#### [What you are asked to do]
Lines in the data below that contain the word "parameter" are to be copied.

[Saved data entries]
┌────────

[src/rtl/regmap_access_arbiter.sv]
// Round-robin arbiter that shares the register-map access port between
// requester A (SPI side) and requester B (sequencer/host).
module regmap_access_arbiter #(
  parameter int ADDR_WIDTH     = 7,
  parameter int DATA_WIDTH     = 8,
  parameter int NUM_CONFIG_REG = 96
) (
  input  logic                  clk_i,
  input  logic                  rst_i,

  input  logic                  a_req_i,
  input  logic                  a_we_i,
  input  logic [ADDR_WIDTH-1:0] a_addr_i,
  input  logic [DATA_WIDTH-1:0] a_wdata_i,
  output logic                  a_gnt_o,
  output logic                  a_rvalid_o,
  output logic [DATA_WIDTH-1:0] a_rdata_o,
  output logic                  a_wr_err_o,

  input  logic                  b_req_i,
  input  logic                  b_we_i,
  input  logic [ADDR_WIDTH-1:0] b_addr_i,
  input  logic [DATA_WIDTH-1:0] b_wdata_i,
  output logic                  b_gnt_o,
  output logic                  b_rvalid_o,
  output logic [DATA_WIDTH-1:0] b_rdata_o,
  output logic                  b_wr_err_o,

  output logic [ADDR_WIDTH-1:0] addr_o,
  output logic [DATA_WIDTH-1:0] write_data_o,
  output logic                  write_en_o,
  output logic                  read_en_o,
  input  logic [DATA_WIDTH-1:0] read_data_i,
  output logic                  busy_o
);

  typedef enum logic [1:0] {
    IDLE   = 2'd0,
    ACCESS = 2'd1,
    RESP   = 2'd2
  } state_e;

  // One extra bit so a limit equal to 2**ADDR_WIDTH still fits.
  localparam logic [ADDR_WIDTH:0] CfgLimit = (ADDR_WIDTH + 1)'(NUM_CONFIG_REG);

  state_e                state_q, state_d;
  logic                  owner_b_q, owner_b_d;
  logic                  last_b_q, last_b_d;
  logic                  we_q, we_d;
  logic [ADDR_WIDTH-1:0] addr_q, addr_d;
  logic [DATA_WIDTH-1:0] wdata_q, wdata_d;
  logic [DATA_WIDTH-1:0] a_rdata_q, a_rdata_d;
  logic [DATA_WIDTH-1:0] b_rdata_q, b_rdata_d;
  logic                  a_rvalid_q, a_rvalid_d;
  logic                  b_rvalid_q, b_rvalid_d;
  logic                  pick_b;
  logic                  wr_allowed;

  assign wr_allowed = ({1'b0, addr_q} < CfgLimit);

  always_comb begin
    // NOTE: every signal driven here gets a default first, so no path can
    // leave one unassigned and infer a latch.
    state_d    = state_q;
    owner_b_d  = owner_b_q;
    last_b_d   = last_b_q;
    we_d       = we_q;
    addr_d     = addr_q;
    wdata_d    = wdata_q;
    a_rdata_d  = a_rdata_q;
    b_rdata_d  = b_rdata_q;
    a_rvalid_d = 1'b0;
    b_rvalid_d = 1'b0;
    pick_b     = 1'b0;
    a_gnt_o    = 1'b0;
    b_gnt_o    = 1'b0;
    a_wr_err_o = 1'b0;
    b_wr_err_o = 1'b0;
    write_en_o = 1'b0;
    read_en_o  = 1'b0;

    unique case (state_q)
      IDLE: begin
        if (a_req_i || b_req_i) begin
          // B wins when alone, or on a tie when A was granted last.
          pick_b    = b_req_i && (!a_req_i || !last_b_q);
          owner_b_d = pick_b;
          last_b_d  = pick_b;
          we_d      = pick_b ? b_we_i    : a_we_i;
          addr_d    = pick_b ? b_addr_i  : a_addr_i;
          wdata_d   = pick_b ? b_wdata_i : a_wdata_i;
          state_d   = ACCESS;
        end
      end

      ACCESS: begin
        a_gnt_o = !owner_b_q;
        b_gnt_o = owner_b_q;
        if (we_q) begin
          if (wr_allowed) begin
            write_en_o = 1'b1;
          end else begin
            a_wr_err_o = !owner_b_q;
            b_wr_err_o = owner_b_q;
          end
          state_d = IDLE;
        end else begin
          read_en_o = 1'b1;
          state_d   = RESP;
        end
      end

      RESP: begin
        if (owner_b_q) begin
          b_rdata_d  = read_data_i;
          b_rvalid_d = 1'b1;
        end else begin
          a_rdata_d  = read_data_i;
          a_rvalid_d = 1'b1;
        end
        state_d = IDLE;
      end

      default: state_d = IDLE;
    endcase
  end

  always_ff @(posedge clk_i) begin
    if (rst_i) begin
      // NOTE: the read-data holding registers are reset along with the
      // control state, because both rdata outputs must read 0 after reset.
      state_q    <= IDLE;
      owner_b_q  <= 1'b0;
      last_b_q   <= 1'b1;
      we_q       <= 1'b0;
      addr_q     <= '0;
      wdata_q    <= '0;
      a_rdata_q  <= '0;
      b_rdata_q  <= '0;
      a_rvalid_q <= 1'b0;
      b_rvalid_q <= 1'b0;
    end else begin
      // NOTE: non-blocking assignments so every register samples the
      // pre-edge values regardless of statement order.
      state_q    <= state_d;
      owner_b_q  <= owner_b_d;
      last_b_q   <= last_b_d;
      we_q       <= we_d;
      addr_q     <= addr_d;
      wdata_q    <= wdata_d;
      a_rdata_q  <= a_rdata_d;
      b_rdata_q  <= b_rdata_d;
      a_rvalid_q <= a_rvalid_d;
      b_rvalid_q <= b_rvalid_d;
    end
  end

  assign addr_o       = addr_q;
  assign write_data_o = wdata_q;
  assign a_rdata_o    = a_rdata_q;
  assign b_rdata_o    = b_rdata_q;
  assign a_rvalid_o   = a_rvalid_q;
  assign b_rvalid_o   = b_rvalid_q;
  assign busy_o       = (state_q != IDLE);

endmodule

[config.mk]
export PLATFORM = sky130hd
export DESIGN_NAME = regmap_access_arbiter
export DESIGN_NICKNAME = d
export VERILOG_FILES = /design/src/rtl/regmap_access_arbiter.sv
export SDC_FILE = /design/constraint.sdc
export NUM_CORES = 1
export LEC_CHECK = 0
export ABC_AREA = 1
export CORE_MARGIN = 5
export CORE_UTILIZATION = 41
export CTS_CLUSTER_SIZE = 25
export DETAILED_ROUTE_END_ITERATION = 10
export PLACE_DENSITY_LB_ADDON = 0.3
export RECOVER_POWER = 50
export SKIP_CTS_REPAIR_TIMING = 1
export SLEW_MARGIN = 40
export SYNTH_ARGS = -nofsm -noshare
export SYNTH_HDL_FRONTEND = slang
export SYNTH_SLANG_ARGS = --single-unit
[constraint.sdc]
create_clock -name clk_i -period 1.4 [get_ports clk_i]
set_input_delay 0.35 -clock clk_i [delete_from_list [all_inputs] [get_ports clk_i]]
set_output_delay 0.35 -clock clk_i [all_outputs]
set_load 0.02 [all_outputs]
==> impl_results.html, run 1 <==
<table>
<tr><th>Metric</th><th>Value</th></tr>
<tr><th colspan="2">Final layout</th></tr>
<tr><td>Layout overhead on the synthesized area</td><td>53.5%</td></tr>
<tr><td>Area of all sequential standard cells</td><td>771 µm²</td></tr>
<tr><td>Fill count</td><td>409</td></tr>
<tr><td>Post-route non-filler standard cell count</td><td>415</td></tr>
<tr><td>Highest-count cells in the layout ignoring fill and taps</td><td>sky130_fd_sc_hd__nand2_1, sky130_fd_sc_hd__clkdlybuf4s50_1, sky130_fd_sc_hd__nor2_1</td></tr>
<tr><td>Most frequent standard cell in the layout excluding fill and tap cells</td><td>sky130_fd_sc_hd__nand2_1</td></tr>
<tr><td>Number of nets in the finished design</td><td>406</td></tr>
<tr><td>Ratio of cells with drive above 1 in the final layout</td><td>18.2%</td></tr>
<tr><td># diodes</td><td>0</td></tr>
<tr><td>Total area of multi-input combinational cells</td><td>950 µm²</td></tr>
<tr><td>Share of the core filled with cells in the final layout</td><td>65.0%</td></tr>
<tr><th colspan="2">Floorplanning</th></tr>
<tr><td>Starting Density</td><td>42.3%</td></tr>
<tr><td>Floorplan die width</td><td>77.0 µm</td></tr>
<tr><td>Die area</td><td>5940 µm²</td></tr>
<tr><td>Boundary pin count</td><td>84</td></tr>
<tr><td>Placeable core area</td><td>4350 µm²</td></tr>
<tr><td>Height of the chip</td><td>77.0 µm</td></tr>
<tr><td>Number of core rows</td><td>24</td></tr>
<tr><th colspan="2">CTS</th></tr>
<tr><td>Clock Tree Root</td><td>sky130_fd_sc_hd__clkbuf_8</td></tr>
<tr><td>Clock latency of the later-clocked register in the worst-skew pair</td><td>0.29 ns</td></tr>
<tr><td>Clock tree from TritonCTS</td><td>done</td></tr>
<tr><td>Clock-pin transition on the worst setup and hold timing paths</td><td>0.08 ns</td></tr>
<tr><td>Longest Clk Path Bufs</td><td>2</td></tr>
<tr><td>Number of buffers created by CTS</td><td>5</td></tr>
<tr><td>Sinks on the clock net</td><td>38</td></tr>
<tr><td>Max H-tree Level</td><td>2</td></tr>
<tr><th colspan="2">Synthesis</th></tr>
<tr><td>Sequential element share of the synthesized area</td><td>41.3%</td></tr>
<tr><td>Summed instance area of the synthesized netlist</td><td>1840 µm²</td></tr>
<tr><td>Number of synthesized register bits</td><td>38</td></tr>
<tr><td>Primary FF master, synth</td><td>sky130_fd_sc_hd__dfxtp_1</td></tr>
<tr><td>Number of enable-type register cells in the synthesized netlist</td><td>0</td></tr>
<tr><td>Number of warnings printed during yosys synthesis</td><td>0</td></tr>
<tr><td>Average instance area after synthesis</td><td>6.95 µm²</td></tr>
<tr><td>Net count of the mapped netlist</td><td>309</td></tr>
<tr><td>Post-synthesis instance total</td><td>265</td></tr>
<tr><td>Netlist cell types</td><td>23</td></tr>
<tr><td>Share of async-settable or async-resettable flops after synthesis</td><td>0%</td></tr>
<tr><th colspan="2">Worst setup path</th></tr>
<tr><td>Endpoint of the worst setup timing path</td><td>b_wr_err_o</td></tr>
<tr><td>Crit path capture type</td><td>output pin</td></tr>
<tr><td>Startpoint types</td><td>flip-flop</td></tr>
<tr><td>Slack of the worst reg-to-reg path</td><td>0.09 ns</td></tr>
<tr><td>Crit path arrival time</td><td>1.16 ns</td></tr>
<tr><td>Worst setup path class</td><td>reg -&gt; out</td></tr>
<tr><td>Data required time at the worst endpoint</td><td>1.05 ns</td></tr>
<tr><td>Max Fanout on Critical Path</td><td>3</td></tr>
<tr><td>Reg2Reg Launch Point</td><td>state_q[0]</td></tr>
<tr><td>Reg2reg path depth</td><td>9</td></tr>
<tr><td>Worst flop-to-flop path endpoint</td><td>addr_o[0]</td></tr>
<tr><td>Timing startpoint of the critical path</td><td>we_q</td></tr>
<tr><th colspan="2">Global route</th></tr>
<tr><td>Number of antenna violations at the first check in global routing</td><td>0</td></tr>
<tr><td>First-pass GRT wire length</td><td>8490 µm</td></tr>
<tr><td>Number of global-route vias before repair</td><td>1,888</td></tr>
<tr><td>Total GRT Usage</td><td>17.1%</td></tr>
<tr><td>Total gr overflow</td><td>0</td></tr>
<tr><td>Pin count of the biggest net entering global routing</td><td>25</td></tr>
<tr><th colspan="2">Detailed routing</th></tr>
<tr><td>Count of vias placed by the detailed router</td><td>2,027</td></tr>
<tr><td>Routed length per placed instance</td><td>12.7 µm</td></tr>
<tr><td>Final routed wirelength across all metal layers</td><td>5260 µm</td></tr>
<tr><td>Number of detailed-route iterations in the first pass</td><td>4</td></tr>
<tr><td>Via density per instance</td><td>4.88</td></tr>
<tr><td>Post-route ant nets</td><td>0</td></tr>
<tr><td>Number of remaining DRC errors</td><td>0</td></tr>
<tr><td>Iteration-0 DRC Markers</td><td>45</td></tr>
<tr><th colspan="2">STA</th></tr>
<tr><td>Hold violation count in the final report</td><td>0</td></tr>
<tr><td>Max frequency</td><td>0.663 GHz</td></tr>
<tr><td>Remaining max-slew budget at the tightest pin</td><td>71.3%</td></tr>
<tr><td>Setup total negative slack</td><td>-0.276 ns</td></tr>
<tr><td>RSZ-0062 raised after global routing</td><td>yes</td></tr>
<tr><td>Min Tclk post-route</td><td>1.51 ns</td></tr>
<tr><td>Slew at the pin closest to its max-slew limit</td><td>0.431 ns</td></tr>
<tr><td>Clk_skew</td><td>0.00536 ns</td></tr>
<tr><td>Setup-violating endpoint count in the final report</td><td>3</td></tr>
<tr><td>Final Cycle Share</td><td>108%</td></tr>
<tr><td>Max-slew violation total from the final report</td><td>0</td></tr>
<tr><td>Worst-case setup margin in the final layout</td><td>-0.108 ns</td></tr>
<tr><th colspan="2">Outcome</th></tr>
<tr><td>Status</td><td>finished with violations</td></tr>
<tr><td>Violations in the final reports</td><td>negative setup slack</td></tr>
<tr><th colspan="2">Flow run</th></tr>
<tr><td>Maxcap violations</td><td>0</td></tr>
<tr><th colspan="2">Power</th></tr>
<tr><td>Cell Pwr Density</td><td>1040 nW/µm²</td></tr>
<tr><td>Worst supply voltage drop on vdd</td><td>0.430 mV</td></tr>
<tr><td>Lkg Pwr</td><td>1.22 nW</td></tr>
<tr><th colspan="2">Placed design</th></tr>
<tr><td>Post-Place Worst Slack</td><td>-0.302 ns</td></tr>
<tr><td>HPWL reported at the end of detailed placement</td><td>3720 µm</td></tr>
<tr><td>Final GP Congestion</td><td>0.860</td></tr>
<tr><td>Buffers on Ports</td><td>83</td></tr>
<tr><td>Placed Cells incl. Taps</td><td>405</td></tr>
<tr><th colspan="2">Worst hold path</th></tr>
<tr><td>Cell depth of the worst hold path</td><td>2</td></tr>
<tr><td>Min-Delay Path Class</td><td>reg -&gt; reg</td></tr>
</table>
cells in the mapped netlist (3+ instances only):
cell type	count	share of area, %
sky130_fd_sc_hd__nand2_1	71	14
sky130_fd_sc_hd__nor2_1	40	8.1
sky130_fd_sc_hd__dfxtp_1	38	41
sky130_fd_sc_hd__inv_1	20	4.1
sky130_fd_sc_hd__nand3_1	18	4.9
sky130_fd_sc_hd__a21oi_1	17	4.6
sky130_fd_sc_hd__nand4_1	16	5.4
sky130_fd_sc_hd__a21boi_0	10	4.1
sky130_fd_sc_hd__buf_2	10	2.7
sky130_fd_sc_hd__a21boi_1	6	2.4
sky130_fd_sc_hd__buf_6	3	1.8
sky130_fd_sc_hd__clkbuf_1	3	0.61
layer usage:
| metal | part of all wire (%) | global-route usage (%) | up-vias |
|---|---|---|---|
| met1 | 41 | 19.5 | 899 |
| met3 | 11 | 9.02 | 4 |
| met5 | 0 | 0 | - |
| met4 | 0.55 | 4.12 | 0 |
| li1 | - | - | 1045 |
| met2 | 48 | 28.3 | 79 |
critical path: stages, from the launching register on:
cell and delay [ns]:
sky130_fd_sc_hd__dfxtp_2 0.35, sky130_fd_sc_hd__inv_2 0.06, sky130_fd_sc_hd__nor4_2 0.27, sky130_fd_sc_hd__buf_4 0.19
where the power goes:
group	internal, W	switching (W)	leakage, nW
Combinational	0.000366	0.000448	0.853
Sequential	0.00116	0.0000437	0.314
Clock	0.000525	0.000407	0.0579
Total	0.00205	0.000899	1.22
per-stage QoR:
step	hold slack (ns)	area [µm²]	power, W
after floorplan	0.427	1860	0.00167
after global placement	0.448	2840	0.00207
after detailed placement	0.453	2840	0.00208
after CTS	0.465	2950	0.00301
after global routing	0.472	2830	0.00313
final	0.463	2830	0.00295
registers in the layout, indices dropped and copies added, names as in the netlist:
register,count
write_data_o,8
b_rdata_o,8
b_rvalid_o,1
last_b_q,1
addr_o,7
owner_b_q,1
a_rdata_o,8
a_rvalid_o,1
we_q,1
state_q,2
how the worst min path moves through the flow:
stage | start | end
after CTS | a_rdata_o[2] | a_rdata_o[2]
after global routing | b_rdata_o[4] | b_rdata_o[4]
after floorplan | rst_i | state_q[1]
after detailed placement | a_rdata_o[2] | a_rdata_o[2]
after global placement | a_rdata_o[7] | a_rdata_o[7]
final | b_rdata_o[4] | b_rdata_o[4]
cell type report:
cell class                      instances  area share (%)
Sequential cell                        38            27.2
Tap cell                               52            2.30
Timing Repair Buffer                  107            30.0
Inverter                               22            3.01
Multi-Input combinational cell        188            33.6
Clock inverter                          3            1.42
Clock buffer                            5            2.43
logic make-up after synthesis:
| kind of cell | synth area share (%) |
|---|---|
| flops | 41.3 |
| compound gates | 11.6 |
| simple gates | 36.9 |
| buf+inv | 10.2 |
Note: power is estimated with default switching activity, not from simulation.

└────────

#### [Finished task]
  parameter int ADDR_WIDTH     = 7,
  parameter int DATA_WIDTH     = 8,
  parameter int NUM_CONFIG_REG = 96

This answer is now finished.